The stakeholders of our project include academia, civil society activists, NGOs (like PAN), agriculturalists, sewage treatment plants and entrepreneurs.
What do you think are the major milestones and challenges to be crossed in bringing your idea to fruition in the future?
The major milestone would be to improve the thermal and pH stability of the enzymes we use to ensure our filter’s applicability over a broad range of environmental variables. We would also need to find ways to coat the functional enzyme on the micro-channel filter walls.
As the research community worldwide has started to adapt to the current climate and shifted to online platforms, iGEM has seen an increased focus on aspects of mathematical and computational modelling. What are the pros and cons of participating in a challenge such as iGEM via the online mode?
Due to the pandemic, iGEM foundation increased emphasis on modelling and we think this is a good change that is meant to stay! Traditionally computational and experimental approaches are separated; well, they do require different skill sets. But iGEM’s increased emphasis on modelling has helped diversify our skill sets as a team.
The drawback of participating in a challenge like iGEM via online mode is the heavy technological requirement. Instead of being able to present your project, we pre-record a presentation video. The limited interactive mode is a significant drawback. Audience questions are very interesting, and the opportunity to interact with the audience is lost online. However, iGEM presentations and science have become more accessible. We no longer need to fly to attend the Jamboree to hear the ideas various iGEM teams have.
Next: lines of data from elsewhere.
## config.mk

```make
export PLATFORM = sky130hd
export DESIGN_NAME = cpu_instr_sequencer
export DESIGN_NICKNAME = d
export VERILOG_FILES = /design/src/rtl/cpu_instr_sequencer.sv
export SDC_FILE = /design/constraint.sdc
export NUM_CORES = 1
export LEC_CHECK = 0
export BUFFER_PORTS_ARGS = -buffer_cell sky130_fd_sc_hd__buf_2
export CORE_AREA = 4 4 147 149
export DETAILED_ROUTE_END_ITERATION = 8
export DIE_AREA = 0 0 151 153
export PLACE_DENSITY = 0.8
export SLEW_MARGIN = 30
export SYNTH_ARGS = -nofsm -noshare
export SYNTH_HDL_FRONTEND = slang
export SYNTH_SLANG_ARGS = --single-unit
export TNS_END_PERCENT = 5
```

## constraint.sdc

```tcl
create_clock -name clk -period 3 [get_ports clk]
set_clock_uncertainty 0.15 [all_clocks]
set_input_delay 0.45 -clock clk [delete_from_list [all_inputs] [get_ports clk]]
set_output_delay 0.45 -clock clk [all_outputs]
set_load 0.005 [all_outputs]
```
We can very easily get a comparable experience by watching their presentation on YouTube.
What, according to you, are the benefits and other perks that students can obtain by participating in iGEM?
iGEMers are exposed to doing science holistically, and we can’t emphasise this enough! Not only are you identifying a problem in your community that you want to tackle, but you develop a solution and test that out! You share the solution you are proposing with the synthetic biology community in the rest of the world and your own community. You improve your approach to problem-solving based on the feedback you get from your stakeholders. There is no parallel to this invaluable experience. But apart from the experience, you get the opportunity to network with budding researchers from all over the globe who are also passionate about solving problems using synthetic biology. Personally, for our team, the biggest benefit has been to work on science that that has the potential to change lives today.
How do you envisage the world of synthetic biology a decade from now?
Well, a decade from now, we expect synthetic biology to invade every life science discipline. Synthetic biology acts as a tool to investigate fundamental questions in life science. We also expect synthetic biology applications to become more widespread and well-accepted in translational science settings. We also hope that the community of iGEMers would be larger than ever. There would be an entire generation of iGEM-inspired scientists running their laboratories in several different scientific institutions and R&D companies all over the world.
Finally, what would be your message to students looking forward to participating in the upcoming editions of iGEM?
iGEM is a fantastic learning opportunity, particularly for young researchers. iGEM competition’s pillars strive to provide a holistic approach to solving the problems present in your community using synthetic biology tools. It promotes and emphasises science communication, collaborative spirit, and multi-disciplinary approaches. In many ways, it inculcates essential skills in individuals to be good researchers and active members of their community (not just the scientific community). We would finally say, “Get started as early as you can!!!”